[TASK MATERIAL]

==> config.mk <==
export PLATFORM = sky130hd
export DESIGN_NAME = tcp_combo_top
export DESIGN_NICKNAME = d
export VERILOG_FILES = /design/src/rtl/tcp_pkg.sv /design/src/rtl/tcp_dead_if.sv /design/src/rtl/tcp_dead_timer.sv /design/src/rtl/tcp_combo_top.sv
export VERILOG_INCLUDE_DIRS = /design/src /design/src/rtl
export SDC_FILE = /design/constraint.sdc
export NUM_CORES = 1
export LEC_CHECK = 0
export BUFFER_PORTS_ARGS = -buffer_cell sky130_fd_sc_hd__buf_2
export CORE_MARGIN = 5
export CORE_UTILIZATION = 55
export CTS_CLUSTER_DIAMETER = 120
export DETAILED_ROUTE_END_ITERATION = 8
export HOLD_SLACK_MARGIN = 0.05
export PLACE_DENSITY = 0.92
export SYNTH_ARGS = -nofsm -noshare
export SYNTH_HDL_FRONTEND = slang
export SYNTH_HIERARCHICAL = 1
export SYNTH_SLANG_ARGS = --single-unit
export TNS_END_PERCENT = 20
==> constraint.sdc <==
create_clock -name mclk -period 4.5 [get_ports mclk]
set_clock_uncertainty 0.1 [all_clocks]
set_input_delay 1.35 -clock mclk [delete_from_list [all_inputs] [get_ports mclk]]
set_output_delay 1.35 -clock mclk [all_outputs]
set_load 0.1 [all_outputs]
`config.mk`:
```
export PLATFORM = sky130hd
export DESIGN_NAME = qei_core
export DESIGN_NICKNAME = d
export VERILOG_FILES = /design/src/hw/qei_sync2.v /design/src/hw/qei_core.v
export VERILOG_INCLUDE_DIRS = /design/src /design/src/hw
export SDC_FILE = /design/constraint.sdc
export NUM_CORES = 1
export LEC_CHECK = 0
export ABC_CLOCK_PERIOD_IN_PS = 4200
export CORE_MARGIN = 5
export CORE_UTILIZATION = 61
export CTS_BUF_LIST = sky130_fd_sc_hd__clkbuf_4
export DETAILED_ROUTE_END_ITERATION = 8
export DONT_BUFFER_PORTS = 1
export PLACE_DENSITY_LB_ADDON = 0.15
export SYNTH_ARGS = -nofsm -noshare
export SYNTH_HDL_FRONTEND = slang
export SYNTH_SLANG_ARGS = --single-unit
```
`constraint.sdc`:
```
create_clock -name sys_clk_i -period 4.2 [get_ports sys_clk_i]
set_input_delay 0.42 -clock sys_clk_i [delete_from_list [all_inputs] [get_ports sys_clk_i]]
set_output_delay 0.42 -clock sys_clk_i [all_outputs]
set_load 0.02 [all_outputs]
```
`src/hw/qei_consts.vh`:
```
/*
 * Shared constants for the quadrature encoder block: event bit
 * positions, reset values and predivider codes.
 * Assumes inclusion by bare name from files under hw/.
 */
`ifndef QEI_CONSTS_VH
`define QEI_CONSTS_VH

// ****************************************************************
// Event bit positions
// ****************************************************************
`define EVT_PHASE_ERROR 0
`define EVT_DIRECTION 1
`define EVT_VEL_TIMER 2
`define EVT_INDEX 3
`define EVT_COUNT 4

// ****************************************************************
// Reset values and widths
// ****************************************************************
`define POS_WIDTH 32
`define VEL_WIDTH 32
`define PREDIV_WIDTH 3
`define POS_RESET 32'h0000_0000
`define VEL_RESET 32'h0000_0000
`define PREDIV_MAX 3'h7

`endif

```
`src/hw/qei_sync2.v`:
```
/*
 * Two flip-flop synchroniser for a bus of asynchronous levels.
 * Assumes inputs come from pins outside the sys_clk_i domain.
 */
`timescale 1ns/1ps

module qei_sync2 #(
    parameter WIDTH = 3
) (
    // Clock and reset
    input wire sys_clk_i,
    input wire rstn_i,
    // Data
    input wire [WIDTH-1:0] async_i,
    output wire [WIDTH-1:0] sync_o
);

    reg [WIDTH-1:0] meta_r;
    reg [WIDTH-1:0] sync_r;

    // First stage is read only by the second
    always @(posedge sys_clk_i or negedge rstn_i)
    begin
        if (!rstn_i)
        begin
            meta_r <= {WIDTH{1'b0}};
            sync_r <= {WIDTH{1'b0}};
        end
        else
        begin
            meta_r <= async_i;
            sync_r <= meta_r;
        end
    end

    assign sync_o = sync_r;

endmodule

```
`src/hw/qei_core.v`:
```
/*
 * Quadrature encoder interface: position integrator, velocity
 * capture, sticky events with per-source enables and one interrupt.
 * Assumes encoder pins are asynchronous and software settings come
 * from logic on sys_clk_i, held stable while in use.
 */
// Operation
// - Per-source enables gate interrupt line
// - Raw and masked status both readable
// - Position readable; index alignment after first pulse
// - Position write loads counter, counting continues
// - Power-of-two predivider, 1 to 128
// - Accumulate over period, store, clear
// - Velocity enable separate, clearing stops accumulation
// - No velocity capture while module disabled
// - Velocity equals last completed period count
// - Both inputs changing flags phase error in quadrature decode only
// - Count channel A edges or both
// - Index reset: zero forward, limit reverse
// - Quadrature or clock-direction, optional swap
`timescale 1ns/1ps
`include "qei_consts.vh"

module qei_core #(
    parameter POS_W = `POS_WIDTH,
    parameter VEL_W = `VEL_WIDTH
) (
    // Clock and reset
    input wire sys_clk_i,
    input wire rstn_i,
    // Encoder pins
    input wire phase_a_input_i,
    input wire phase_b_input_i,
    input wire index_i,
    // Configuration
    input wire module_enable_i,
    input wire count_both_channels_i,
    input wire reset_on_index_i,
    input wire clock_direction_decode_i,
    input wire channel_swap_i,
    input wire [POS_W-1:0] position_upper_limit_i,
    // Position load
    input wire position_load_i,
    input wire [POS_W-1:0] position_load_value_i,
    // Velocity settings
    input wire velocity_enable_i,
    input wire [`PREDIV_WIDTH-1:0] velocity_predivider_i,
    input wire [VEL_W-1:0] velocity_period_ticks_i,
    // Event enables and clearing
    input wire [`EVT_COUNT-1:0] event_enable_i,
    input wire [`EVT_COUNT-1:0] event_clear_i,
    input wire masked_status_select_i,
    // Status
    output wire [POS_W-1:0] position_o,
    output wire [VEL_W-1:0] velocity_o,
    output wire direction_o,
    output wire phase_error_o,
    output wire index_seen_o,
    output wire [`EVT_COUNT-1:0] raw_status_o,
    output wire [`EVT_COUNT-1:0] masked_status_o,
    output wire [`EVT_COUNT-1:0] status_o,
    output wire irq_o
);

    // ************************************************************
    // Pin synchronisation
    // ************************************************************
    wire [2:0] pins_s;
    reg [2:0] pins_prev_r;
    wire a_raw;
    wire b_raw;
    wire a_cur;
    wire b_cur;
    wire a_old;
    wire b_old;
    wire idx_rise;

    qei_sync2 #(
        .WIDTH(3)
    ) u_sync (
        .sys_clk_i(sys_clk_i),
        .rstn_i(rstn_i),
        .async_i({index_i, phase_b_input_i, phase_a_input_i}),
        .sync_o(pins_s)
    );

    // Previous sample for edge detection
    always @(posedge sys_clk_i or negedge rstn_i)
    begin
        if (!rstn_i)
            pins_prev_r <= 3'h0;
        else
            pins_prev_r <= pins_s;
    end

    // Optional channel swap ahead of decoding
    assign a_cur = channel_swap_i ? pins_s[1] : pins_s[0];
    assign b_cur = channel_swap_i ? pins_s[0] : pins_s[1];
    assign a_old = channel_swap_i ? pins_prev_r[1] : pins_prev_r[0];
    assign b_old = channel_swap_i ? pins_prev_r[0] : pins_prev_r[1];
    assign a_raw = a_cur ^ a_old;
    assign b_raw = b_cur ^ b_old;
    assign idx_rise = pins_s[2] & ~pins_prev_r[2];

    // ************************************************************
    // Decoder
    // ************************************************************
    reg step;
    reg step_fwd;
    reg phase_err;

    // Step and direction from either decode mode
    always @*
    begin
        step = 1'b0;
        step_fwd = 1'b1;
        phase_err = 1'b0;
        if (clock_direction_decode_i)
        begin
            // A is clock, B is direction level
            step = a_cur & ~a_old;
            step_fwd = ~b_cur;
            if (count_both_channels_i)
                step = a_raw;
        end
        else if (a_raw && b_raw)
            phase_err = 1'b1;
        else if (a_raw)
        begin
            step = 1'b1;
            step_fwd = a_cur ^ b_cur;
        end
        else if (b_raw)
        begin
            step = count_both_channels_i;
            step_fwd = ~(a_cur ^ b_cur);
        end
    end

    // ************************************************************
    // Position integrator
    // ************************************************************
    reg [POS_W-1:0] pos_r;
    reg dir_r;
    reg idx_seen_r;
    wire active;
    wire dir_change;

    assign active = module_enable_i;
    assign dir_change = active & step & (step_fwd != dir_r);

    // Counting, index reset and software load
    always @(posedge sys_clk_i or negedge rstn_i)
    begin
        if (!rstn_i)
        begin
            pos_r <= `POS_RESET;
            dir_r <= 1'b1;
            idx_seen_r <= 1'b0;
        end
        else
        begin
            if (!reset_on_index_i)
                idx_seen_r <= 1'b0;
            else if (active && idx_rise)
                idx_seen_r <= 1'b1;
            if (active && step)
                dir_r <= step_fwd;
            if (position_load_i)
                pos_r <= position_load_value_i;
            else if (active && reset_on_index_i && idx_rise)
                pos_r <= dir_r ? {POS_W{1'b0}}
                               : position_upper_limit_i;
            else if (active && step)
            begin
                if (step_fwd)
                    pos_r <= (pos_r >= position_upper_limit_i)
                        ? {POS_W{1'b0}} : pos_r + 1'b1;
                else
                    pos_r <= (pos_r == {POS_W{1'b0}})
                        ? position_upper_limit_i : pos_r - 1'b1;
            end
        end
    end

    // ************************************************************
    // Velocity capture
    // ************************************************************
    reg [6:0] div_r;
    reg [VEL_W-1:0] acc_r;
    reg [VEL_W-1:0] tick_r;
    reg [VEL_W-1:0] vel_r;
    wire vel_run;
    wire [6:0] div_mask;
    wire div_pulse;
    wire period_end;

    assign vel_run = velocity_enable_i & module_enable_i;
    // Mask of 2^n - 1 for division by 2^n
    assign div_mask = ~(7'h7f << velocity_predivider_i);
    assign div_pulse = step & ((div_r & div_mask) == div_mask);
    // Period length relies on a non-zero setting
    assign period_end = (tick_r >= velocity_period_ticks_i - 1'b1);

    // Predivider, tick counter and accumulator
    always @(posedge sys_clk_i or negedge rstn_i)
    begin
        if (!rstn_i)
        begin
            div_r <= 7'h00;
            acc_r <= `VEL_RESET;
            tick_r <= {VEL_W{1'b0}};
            vel_r <= `VEL_RESET;
        end
        else if (!vel_run)
        begin
            // Stopped: restart cleanly on next enable
            div_r <= 7'h00;
            acc_r <= {VEL_W{1'b0}};
            tick_r <= {VEL_W{1'b0}};
        end
        else
        begin
            if (step)
                div_r <= div_pulse ? 7'h00 : div_r + 1'b1;
            if (period_end)
            begin
                // Store count including this cycle's pulse
                vel_r <= acc_r + {{(VEL_W-1){1'b0}}, div_pulse};
                acc_r <= {VEL_W{1'b0}};
                tick_r <= {VEL_W{1'b0}};
            end
            else
            begin
                if (div_pulse)
                    acc_r <= acc_r + 1'b1;
                tick_r <= tick_r + 1'b1;
            end
        end
    end

    // ************************************************************
    // Events and interrupt
    // ************************************************************
    reg [`EVT_COUNT-1:0] evt_r;
    reg err_flag_r;
    wire [`EVT_COUNT-1:0] evt_set;

    assign evt_set[`EVT_PHASE_ERROR] = active & phase_err;
    assign evt_set[`EVT_DIRECTION] = dir_change;
    assign evt_set[`EVT_VEL_TIMER] = vel_run & period_end;
    assign evt_set[`EVT_INDEX] = active & idx_rise;

    // Sticky flags, set wins over write-one-to-clear
    always @(posedge sys_clk_i or negedge rstn_i)
    begin
        if (!rstn_i)
        begin
            evt_r <= {`EVT_COUNT{1'b0}};
            err_flag_r <= 1'b0;
        end
        else
        begin
            evt_r <= (evt_r & ~event_clear_i) | evt_set;
            if (evt_set[`EVT_PHASE_ERROR])
                err_flag_r <= 1'b1;
            else if (event_clear_i[`EVT_PHASE_ERROR])
                err_flag_r <= 1'b0;
        end
    end

    assign raw_status_o = evt_r;
    assign masked_status_o = evt_r & event_enable_i;
    assign status_o = masked_status_select_i ? masked_status_o
                                             : raw_status_o;
    assign irq_o = |masked_status_o;
    assign position_o = pos_r;
    assign velocity_o = vel_r;
    assign direction_o = dir_r;
    assign phase_error_o = err_flag_r;
    assign index_seen_o = idx_seen_r;

endmodule

```
Yosys cells after proc, flatten, opt, wreduce, memory -nomap -nowiden
Cells that the tools add are included.
Widths: inputs -> output; s select.
{ "op_classes": {"addsub": 7, "n_lt_le_gt_ge": 2, "n_eq_ne": 5, "shifts": 1, "n_mux": 35, "bitwise": 22, "reduce_logical": 10} }
{ "ops": {"columns": ["operator", "count"], "rows": [
  ["$mux 32", 12],
  ["$add 32x1->32 const B", 3],
  ["$ge 32x32->1", 2],
  ["$sub 32x1->32 const B", 2],
  ["$add 32x1->32", 1],
  ["$logic_not 32->1", 1],
  ["$mux 7", 3],
  ["$mux 1", 19],
  ["$and 1x1->1", 9],
  ["$and 4x4->4", 2],
  ["$add 7x1->7 const B", 1],
  ["$and 7x7->7", 1],
  ["$eq 7x7->1", 1],
  ["$not 7->7", 1],
  ["$shl 7x3->7 const A", 1],
  ["$logic_and 1x1->1", 5],
  ["$mux 4", 1],
  ["$not 1->1", 4],
  ["$not 4->4", 1],
  ["$or 4x4->4", 1],
  ["$reduce_or 4->1", 1],
  ["$ne 3x1->1 const B", 1],
  ["$reduce_bool 3->1", 1],
  ["$xor 1x1->1", 3],
  ["other kinds (5)", 5]
]} }
{ "totals": {"reg_bits": 151, "in_bits": 120, "out_inout_bits": 80, "wordCells": 94} }

Depth between registers and ports, before layout
Gate-level depths: netlist (run 1).
{ "logic_depth": {"ltp_word": 11, "ltp_mapped": 18} }

Hierarchy
A second synthesis (run 1) with hierarchy kept.
{ "hier_totals": {"hier_cells": 1307, "hier_area_um2": 11232.0} }
{ "modules_own_cells": {"columns": ["mod", "instances", "cells_per_inst", "area_per_inst_um2", "seq_area_each_um2"], "rows": [
  ["qei_core", 1, 1301, 11081.9, 3629.7],
  ["qei_sync2", 1, 6, 150.1, 150.1]
]} }

Least setup slack after synthesis (run 1)
Ideal clock, no wire load.
{ "synth_timing": {"path_type": "input port to flip-flop", "start": "input port channel_swap_i", "end": "register vel_r[30], in the netlist velocity_o[30]", "setup_ns": 0.127, "t_arrival_ns": 4.300, "slack_ns": -0.227, "path_stages": 18, "path_buffers": 3, "cell_sequence": "buf_2 -> mux2_2 -> ha_1 -> buf_2 -> nor2b_1 -> a32o_1 -> or2_2 -> clkbuf_1 -> nand3_1 -> inv_1 -> ha_1 -> ha_1 -> nand3_1 -> nor3_2 -> and3_1 -> or3b_1 -> xnor2_1 -> mux2_1"} }
{ "synth_between": {"elab_chain_len": 8, "elab_cells_between_ends": 16, "classes_between": "add/sub (1); mux (9); bitwise (5); reduce/logical (1)"} }
{ "synth_lines": {"columns": ["element", "line", "text"], "rows": [
  ["start: declaration", "qei_core.v:40", "input wire channel_swap_i,"],
  ["$mux 1 (on tied branches)", "qei_core.v:98, qei_core.v:100", null],
  ["$xor 1x1->1", "qei_core.v:102", "assign b_raw = b_cur ^ b_old;"],
  ["$mux 1", "qei_core.v:133", "else if (b_raw)"],
  ["$mux 1", "qei_core.v:128", "else if (a_raw)"],
  ["$mux 1", "qei_core.v:126", "else if (a_raw && b_raw)"],
  ["$mux 1 *", "qei_core.v:118", "if (clock_direction_decode_i)"],
  ["$and 1x1->1 *", "qei_core.v:201", "assign div_pulse = step & ((div_r & div_mask) == div_mask);"],
  ["$add 32x1->32 *", "qei_core.v:229", "vel_r <= acc_r + {{(VEL_W-1){1'b0}}, div_pulse};"],
  ["end signal: assignment", "qei_core.v:213", "vel_r <= `VEL_RESET;"],
  ["end signal: assignment", "qei_core.v:229", null],
  ["end: declaration", "qei_core.v:192", "reg [VEL_W-1:0] vel_r;"]
]} }
Mark *: on every way between the ends. The rest lies on a longest branch, timed or not.
A chain may end at the register's enable or synchronous reset.

Worst setup path in the final report (run 1)
{ "layout_timing": {"start": "input port velocity_period_ticks_i[0]", "end": "register vel_r[29], in the netlist velocity_o[29]"} }
{ "layout_between": {"elab_chain_len": 3} }
{ "layout_lines": {"columns": ["element", "line", "text"], "rows": [
  ["start: declaration", "qei_core.v:48", "input wire [VEL_W-1:0] velocity_period_ticks_i,"],
  ["$sub 32x1->32", "qei_core.v:203", "assign period_end = (tick_r >= velocity_period_ticks_i - 1'b1);"],
  ["$ge 32x32->1", "qei_core.v:203", null],
  ["$reduce_and 2->1 (no line)", null, null]
]} }
No other way between the ends.

==> results of run 1 <==
==> cells in the mapped netlist (5+ instances only) <==
cell type	count
and4_1	7
a22oi_1	7
a211oi_1	6
a221o_1	13
inv_1	80
ha_1	74
a221oi_1	14
xnor2_1	101
nor2_1	146
buf_2	15
nor4_1	23
a31oi_1	17
nor3_1	51
a21oi_1	44
o22ai_1	22
o2111ai_1	7
o21ai_0	21
nand3b_1	6
and3_1	19
mux2_2	33
a21o_1	16
nand2_1	97
nand4_1	31
or2_2	5
clkbuf_1	49
nor2b_1	9
a41oi_1	10
or4_1	10
o211ai_1	8
xor2_1	70
or3_1	7
nand3_1	67
nand2b_1	14
dfrtp_1	150
==> placed cells by master (no fill, tap or decap), types with 7 or more instances in the layout <==
| master | n |
|---|---|
| o21ai_0 | 21 |
| dfrtp_1 | 150 |
| dlygate4sd3_1 | 11 |
| a221oi_1 | 14 |
| nand3_1 | 65 |
| o22ai_1 | 22 |
| or4_1 | 10 |
| xnor2_1 | 101 |
| buf_4 | 44 |
| nor2_1 | 146 |
| nor4_1 | 23 |
| nor2b_1 | 9 |
| or3_1 | 7 |
| clkbuf_4 | 17 |
| a41oi_1 | 10 |
| a22oi_1 | 7 |
| a221o_1 | 13 |
| and3_1 | 19 |
| a31oi_1 | 17 |
| and4_1 | 7 |
| inv_1 | 80 |
| mux2_2 | 33 |
| o211ai_1 | 8 |
| nand2b_1 | 14 |
| ha_1 | 73 |
| a21oi_1 | 44 |
| nand2_1 | 97 |
| nand4_1 | 31 |
| a21o_1 | 16 |
| nor3_1 | 51 |
| xor2_1 | 70 |
==> routing by layer <==
layer  global-route usage (%)  wire length, um
met1                    36.04            12730
met2                    47.95            15030
met5                        0                0
met4                    9.226              942
met3                    5.334             2355
==> cell families (layout without fill, tap and decap cells) <==
logic type,after synthesis,count (layout),synth area share (%)
AOI/OAI and AO/OA,223,224,14.01
DFF,151,151,32.68
buffers and inverters,151,169,5.322
and+or+nand+nor,526,526,23.39
adders and majority gates,74,74,8.004
other,0,1,0
xor gates and xnor gates,171,171,12.95
muxes,38,38,3.656
==> worst min path at each step <==
stage	start	end	slack (ns)	depth (start not counted)
2_1_floorplan	rstn_i	acc_r[0]	0.12	0
3_3_place_gp	rstn_i	u_sync.meta_r[0]	0.13	0
3_5_place_dp	rstn_i	u_sync.meta_r[0]	0.13	0
4_1_cts	position_load_value_i[1]	position_o[1]	0.002	2
5_1_grt	position_load_i	position_o[1]	-0.0002	2
6_report	position_load_value_i[21]	position_o[21]	0.04	2
==> power breakdown <==
part / switching, mW / internal, mW / total, mW
registers: 0.277 / 1.53 / 1.81
logic: 0.560 / 0.387 / 0.947
clock network: 0.540 / 0.342 / 0.882
total: 1.38 / 2.26 / 3.64
==> what timing repair did <==
action / in CTS / in global routing
hold endpoints to repair: 162 / 1
setup buffers: 0 / 0
resized for setup: 0 / 1
hold buffers: 11 / 1
setup endpoints to repair: 0 / 2
==> registers in the layout (all words and copies together) (netlist names) <==
signal / cells
acc_r: 32
position_o: 32
tick_r: 32
velocity_o: 32
div_r: 7
raw_status_o: 4
pins_prev_r: 3
u_sync.meta_r: 3
u_sync.sync_o: 3
direction_o: 1
index_seen_o: 1
phase_error_o: 1
==> final cells by class <==
type                            count  share of cell area, %
Antenna cell                        1                0.02017
Tap cell                          234                  2.359
Multi-Input combinational cell   1033                  58.37
Timing Repair Buffer               59                  4.255
Sequential cell                   151                  30.46
Inverter                           81                  2.450
Clock buffer                       17                  1.028
Clock inverter                     12                  1.059
==> per-stage QoR <==
stage	setup TNS, ns	utilization [%]	setup WS [ns]	area, um2
3_5_place_dp	-9.092	64.15	-0.2423	12000
5_1_grt	0	66.34	0.06223	12410
2_1_floorplan	0	-	0.01474	11590
3_3_place_gp	-3.097	64.15	-0.1185	12000
6_report	0	66.34	0.2990	12410
4_1_cts	0	66.21	0.2436	12390
==> impl_metrics.tcl, run 1 <==
set metrics [dict create \
    outcome "complete, no violations" \
    regArea_mm2 0.003780 \
    antenna_left 0 \
    fillerInstances 1614 \
    end_kind "flop" \
    root_buffer "clkbuf_4" \
    crit_fanout 23 \
    synthArstFlopShare_pct 100.0 \
    numCtsBuffers 17 \
    cpPeakStageDelay_ns 0.61 \
    ys_warn_count 0 \
    worst_pin_slew_ns 0.9801 \
    yosysSeqAreaShare_pct 32.68 \
    drt_iter0_markers 823 \
    totalPowerFinal_mw 3.637 \
    hold_viol 0 \
    syn_nets 1528 \
    io_buffers 0 \
    num_rows 50 \
    die_h_um 147.7 \
    overflow 0 \
    crit_buf_inv 2 \
    r2r-end "position_o[29]" \
    dp_hpwl_um 22760 \
    grt_max_degree 152 \
    ys_seq_elements 151 \
    yosys-top-cells-area "dfrtp_1 (32%), ha_1 (8.0%), xnor2_1 (7.6%)" \
    ys_types 80 \
    die-width_um 147.7 \
    grt_pass1_wl_um 50390 \
    setup_violations 0 \
    crit_arrival_ns 4.33 \
    initial_core_util_pct 61.84 \
    crit_type "input port to flop" \
    required_ns 4.63 \
    area_delta_synth_final_pct 7.280 \
    ff2ff_setup_slack_ns 0.30 \
    crit_family "simple AND/OR/NAND/NOR gates" \
    ios 200 \
    drive_gt1_share_pct 10.64 \
    globalplace.congestion 0.9228 \
    synth.largest_area_cell "dfrtp_1" \
    core_area_mm2 0.01871 \
    max_cap_violations 0 \
    antenna_found_initial 1 \
    timing.critical_path.from "velocity_period_ticks_i[0]" \
    synth-edff-count 0 \
    avgSynthCellArea_um2 8.671 \
    finalClockSkew_ns 0.02760 \
    slowest_stage "or4_1" \
    first_pass_iters 5 \
    vdd_drop_max_v 0.0002078 \
    wl_um 31060 \
    viasPerCell 6.316 \
    ff2ff_path_depth 11 \
    drc 0 \
    vias 10030 \
    nets 1537 \
    dp.cells 1545 \
    die-area_mm2 0.02182 \
    yosysTopAreaCellShare_pct 32.45 \
    max_freq_mhz 256.3 \
    clkLatencyLatePin_ns 0.55 \
    reg2reg_from "position_o[0]" \
    syn_area_mm2 0.01157 \
    min_period_ns 3.901 \
    critical_path.cell_chain "or4_1 -> nor4_2 -> buf_4 -> nand2_1 -> or4_1 -> nand2b_4 -> nor3_2 -> xnor2_1 -> ha_1 -> a21o_1 -> a21o_1 -> a21oi_1 -> o21ai_0 -> a32oi_1 -> o21ai_4 -> buf_12 -> mux2_2" \
    synth_ff_type "dfrtp_1" \
    powerDensity_mw_per_mm2 293.1 \
    synth_cells 1334 \
    clkTransAtPathRegs_ns 0.12 \
    grtUsageTotal_pct 28.07 \
    hp-class "input port to flop" \
    multi_input_area_mm2 0.007243 \
    maxSlewHeadroom_pct 33.63 \
    clock_sinks 151 \
    wl_per_cell_um 19.56 \
    min_period_over_period_pct 92.88 \
    slew_violations 0 \
    leakage_nw 5.383 \
    startpoint_type "input port" \
    final_cells 1588 \
    rsz0062_at_grt "false" \
    clock_path_buffers 2 \
    hold_slack_ns 0.04050 \
    cp.depth 17 \
    cts.htree.levels 4 \
    cp-endpoint "velocity_o[29]" \
    grt_pass1_vias 9837 \
    cts_tree "yes" \
]
Power figures use the tool's default switching activity.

[/TASK MATERIAL]

→ PROBLEM REQUIREMENTS:
What lines in the material above hold the string "enables"? List them.

→ RESULT OF THE TASK:
 * capture, sticky events with per-source enables and one interrupt.
// - Per-source enables gate interrupt line
    // Event enables and clearing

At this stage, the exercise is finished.